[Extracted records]

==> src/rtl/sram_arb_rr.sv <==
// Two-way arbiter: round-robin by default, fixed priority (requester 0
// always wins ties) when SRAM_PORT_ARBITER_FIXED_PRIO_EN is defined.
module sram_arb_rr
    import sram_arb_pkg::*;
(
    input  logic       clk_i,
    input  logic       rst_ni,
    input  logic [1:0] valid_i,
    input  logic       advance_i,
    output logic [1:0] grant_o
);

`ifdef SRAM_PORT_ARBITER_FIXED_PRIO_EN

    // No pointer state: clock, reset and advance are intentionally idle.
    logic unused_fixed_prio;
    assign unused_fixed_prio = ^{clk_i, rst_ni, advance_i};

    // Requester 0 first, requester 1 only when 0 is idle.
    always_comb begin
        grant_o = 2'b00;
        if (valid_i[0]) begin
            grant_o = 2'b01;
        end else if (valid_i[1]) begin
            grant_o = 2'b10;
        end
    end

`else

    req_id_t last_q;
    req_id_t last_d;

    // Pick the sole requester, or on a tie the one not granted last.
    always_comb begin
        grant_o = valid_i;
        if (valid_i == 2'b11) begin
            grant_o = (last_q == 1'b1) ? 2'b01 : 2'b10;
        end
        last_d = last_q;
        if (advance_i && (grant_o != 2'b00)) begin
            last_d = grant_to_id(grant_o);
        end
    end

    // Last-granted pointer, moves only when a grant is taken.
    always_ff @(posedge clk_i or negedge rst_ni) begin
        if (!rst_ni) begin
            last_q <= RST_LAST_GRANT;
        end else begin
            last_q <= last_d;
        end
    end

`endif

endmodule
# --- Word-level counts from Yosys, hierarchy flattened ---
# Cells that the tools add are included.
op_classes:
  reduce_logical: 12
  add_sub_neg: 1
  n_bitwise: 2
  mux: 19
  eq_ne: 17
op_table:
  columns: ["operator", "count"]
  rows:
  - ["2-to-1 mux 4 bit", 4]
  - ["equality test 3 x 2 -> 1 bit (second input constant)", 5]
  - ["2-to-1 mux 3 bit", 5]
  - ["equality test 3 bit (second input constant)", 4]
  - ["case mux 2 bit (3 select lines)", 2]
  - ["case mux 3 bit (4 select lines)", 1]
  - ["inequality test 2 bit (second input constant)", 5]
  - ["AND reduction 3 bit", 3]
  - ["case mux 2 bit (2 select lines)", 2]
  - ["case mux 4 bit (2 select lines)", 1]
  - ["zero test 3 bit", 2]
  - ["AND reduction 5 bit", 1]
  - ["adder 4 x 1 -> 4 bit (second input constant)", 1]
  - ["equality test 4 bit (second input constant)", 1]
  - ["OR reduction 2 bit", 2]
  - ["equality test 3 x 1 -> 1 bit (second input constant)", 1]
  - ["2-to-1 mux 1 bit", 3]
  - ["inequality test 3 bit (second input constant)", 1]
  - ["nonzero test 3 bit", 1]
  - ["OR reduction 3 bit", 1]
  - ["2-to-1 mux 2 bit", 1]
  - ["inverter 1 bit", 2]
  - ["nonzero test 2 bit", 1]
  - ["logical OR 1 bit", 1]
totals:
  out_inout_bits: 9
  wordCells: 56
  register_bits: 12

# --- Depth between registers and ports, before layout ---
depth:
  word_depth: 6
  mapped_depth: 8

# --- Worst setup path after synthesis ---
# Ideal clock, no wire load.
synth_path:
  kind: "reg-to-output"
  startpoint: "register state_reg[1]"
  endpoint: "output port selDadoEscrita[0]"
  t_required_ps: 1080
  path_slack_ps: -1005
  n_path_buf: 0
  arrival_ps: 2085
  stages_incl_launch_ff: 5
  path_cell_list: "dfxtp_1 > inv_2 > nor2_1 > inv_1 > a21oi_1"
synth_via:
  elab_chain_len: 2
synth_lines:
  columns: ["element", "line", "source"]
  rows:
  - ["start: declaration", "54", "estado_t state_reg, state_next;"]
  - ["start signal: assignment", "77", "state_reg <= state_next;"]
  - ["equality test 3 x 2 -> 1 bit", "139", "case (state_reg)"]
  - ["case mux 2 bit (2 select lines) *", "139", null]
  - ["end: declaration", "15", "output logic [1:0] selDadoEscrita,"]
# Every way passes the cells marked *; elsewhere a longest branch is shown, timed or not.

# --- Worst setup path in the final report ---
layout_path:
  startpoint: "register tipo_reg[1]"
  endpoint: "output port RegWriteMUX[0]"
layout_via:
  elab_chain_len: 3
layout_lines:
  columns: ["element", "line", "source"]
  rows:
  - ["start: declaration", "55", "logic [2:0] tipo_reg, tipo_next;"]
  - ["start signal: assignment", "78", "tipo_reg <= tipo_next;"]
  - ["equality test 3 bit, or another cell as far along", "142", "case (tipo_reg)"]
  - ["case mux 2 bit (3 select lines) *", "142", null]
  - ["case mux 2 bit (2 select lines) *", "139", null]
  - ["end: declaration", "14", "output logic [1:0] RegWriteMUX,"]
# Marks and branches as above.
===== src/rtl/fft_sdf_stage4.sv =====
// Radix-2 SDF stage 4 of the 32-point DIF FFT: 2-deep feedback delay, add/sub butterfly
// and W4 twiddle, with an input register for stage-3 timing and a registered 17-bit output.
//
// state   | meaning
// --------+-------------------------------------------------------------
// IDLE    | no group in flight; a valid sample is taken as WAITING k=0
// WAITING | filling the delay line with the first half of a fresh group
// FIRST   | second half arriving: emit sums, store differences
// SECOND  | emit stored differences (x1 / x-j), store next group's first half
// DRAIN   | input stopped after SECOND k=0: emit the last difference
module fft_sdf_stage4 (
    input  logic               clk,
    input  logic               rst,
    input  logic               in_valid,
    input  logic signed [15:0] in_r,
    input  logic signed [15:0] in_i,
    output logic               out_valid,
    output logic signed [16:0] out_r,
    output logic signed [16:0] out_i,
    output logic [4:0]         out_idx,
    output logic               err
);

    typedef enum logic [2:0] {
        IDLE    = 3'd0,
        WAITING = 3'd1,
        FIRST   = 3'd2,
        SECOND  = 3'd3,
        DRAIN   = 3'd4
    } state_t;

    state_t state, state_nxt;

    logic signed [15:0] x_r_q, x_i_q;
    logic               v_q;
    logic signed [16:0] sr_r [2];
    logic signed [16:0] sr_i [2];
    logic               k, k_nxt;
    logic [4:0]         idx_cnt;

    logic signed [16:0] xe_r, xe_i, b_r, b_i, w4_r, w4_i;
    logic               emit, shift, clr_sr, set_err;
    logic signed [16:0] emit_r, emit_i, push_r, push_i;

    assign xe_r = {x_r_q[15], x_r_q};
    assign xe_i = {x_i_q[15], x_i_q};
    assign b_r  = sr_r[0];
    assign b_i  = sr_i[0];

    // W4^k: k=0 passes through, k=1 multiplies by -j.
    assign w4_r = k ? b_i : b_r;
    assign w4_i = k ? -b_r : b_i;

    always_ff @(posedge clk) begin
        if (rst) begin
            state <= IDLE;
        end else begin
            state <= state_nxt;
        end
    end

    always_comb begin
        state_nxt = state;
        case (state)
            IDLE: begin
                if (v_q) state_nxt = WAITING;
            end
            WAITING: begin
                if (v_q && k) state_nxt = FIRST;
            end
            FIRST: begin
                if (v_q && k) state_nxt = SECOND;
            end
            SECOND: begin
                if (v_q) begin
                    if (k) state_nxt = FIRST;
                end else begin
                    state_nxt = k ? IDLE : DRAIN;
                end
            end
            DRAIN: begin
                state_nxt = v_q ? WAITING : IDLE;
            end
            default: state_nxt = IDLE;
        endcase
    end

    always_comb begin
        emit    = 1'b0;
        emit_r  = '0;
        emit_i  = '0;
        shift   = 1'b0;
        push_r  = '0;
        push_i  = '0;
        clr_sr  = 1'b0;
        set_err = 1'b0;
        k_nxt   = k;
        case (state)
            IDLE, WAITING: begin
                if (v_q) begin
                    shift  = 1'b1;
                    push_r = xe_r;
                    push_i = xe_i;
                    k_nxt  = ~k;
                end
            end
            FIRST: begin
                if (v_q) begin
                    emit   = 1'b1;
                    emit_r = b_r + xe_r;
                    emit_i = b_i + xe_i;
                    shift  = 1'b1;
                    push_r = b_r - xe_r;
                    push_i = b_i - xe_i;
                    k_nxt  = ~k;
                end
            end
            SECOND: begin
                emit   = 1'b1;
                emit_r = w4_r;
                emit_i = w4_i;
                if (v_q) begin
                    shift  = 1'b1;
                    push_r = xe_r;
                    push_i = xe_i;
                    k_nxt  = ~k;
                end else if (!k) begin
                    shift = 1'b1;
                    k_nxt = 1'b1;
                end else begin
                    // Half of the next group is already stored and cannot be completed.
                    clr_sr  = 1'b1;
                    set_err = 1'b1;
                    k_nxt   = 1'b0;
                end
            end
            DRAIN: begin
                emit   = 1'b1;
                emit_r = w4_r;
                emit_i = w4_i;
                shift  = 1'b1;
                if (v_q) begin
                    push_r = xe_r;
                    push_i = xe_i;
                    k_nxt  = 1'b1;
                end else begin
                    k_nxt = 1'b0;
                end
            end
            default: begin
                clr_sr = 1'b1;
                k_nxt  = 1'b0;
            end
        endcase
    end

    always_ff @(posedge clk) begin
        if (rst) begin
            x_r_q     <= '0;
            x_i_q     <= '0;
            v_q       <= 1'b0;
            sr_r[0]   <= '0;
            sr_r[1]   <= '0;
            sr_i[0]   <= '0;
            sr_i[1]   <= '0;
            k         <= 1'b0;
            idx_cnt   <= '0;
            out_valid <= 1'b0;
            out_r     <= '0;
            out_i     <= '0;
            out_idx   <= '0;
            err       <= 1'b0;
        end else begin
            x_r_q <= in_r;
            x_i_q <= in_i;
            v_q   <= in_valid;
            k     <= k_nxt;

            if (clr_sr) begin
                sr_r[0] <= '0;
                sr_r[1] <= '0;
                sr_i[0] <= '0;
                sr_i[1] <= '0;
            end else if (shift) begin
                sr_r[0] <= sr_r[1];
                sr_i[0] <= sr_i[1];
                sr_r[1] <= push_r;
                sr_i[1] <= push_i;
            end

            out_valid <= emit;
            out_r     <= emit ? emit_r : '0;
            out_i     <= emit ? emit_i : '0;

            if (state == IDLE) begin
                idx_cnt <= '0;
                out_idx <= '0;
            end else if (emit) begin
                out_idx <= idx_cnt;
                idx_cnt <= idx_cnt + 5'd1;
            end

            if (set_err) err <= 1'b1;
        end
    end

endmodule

## AIM OF THE TASK
Filter the entries above and keep only the lines with the word "signal".

## FINISHED TASK
  - ["start signal: assignment", "77", "state_reg <= state_next;"]
  - ["start signal: assignment", "78", "tipo_reg <= tipo_next;"]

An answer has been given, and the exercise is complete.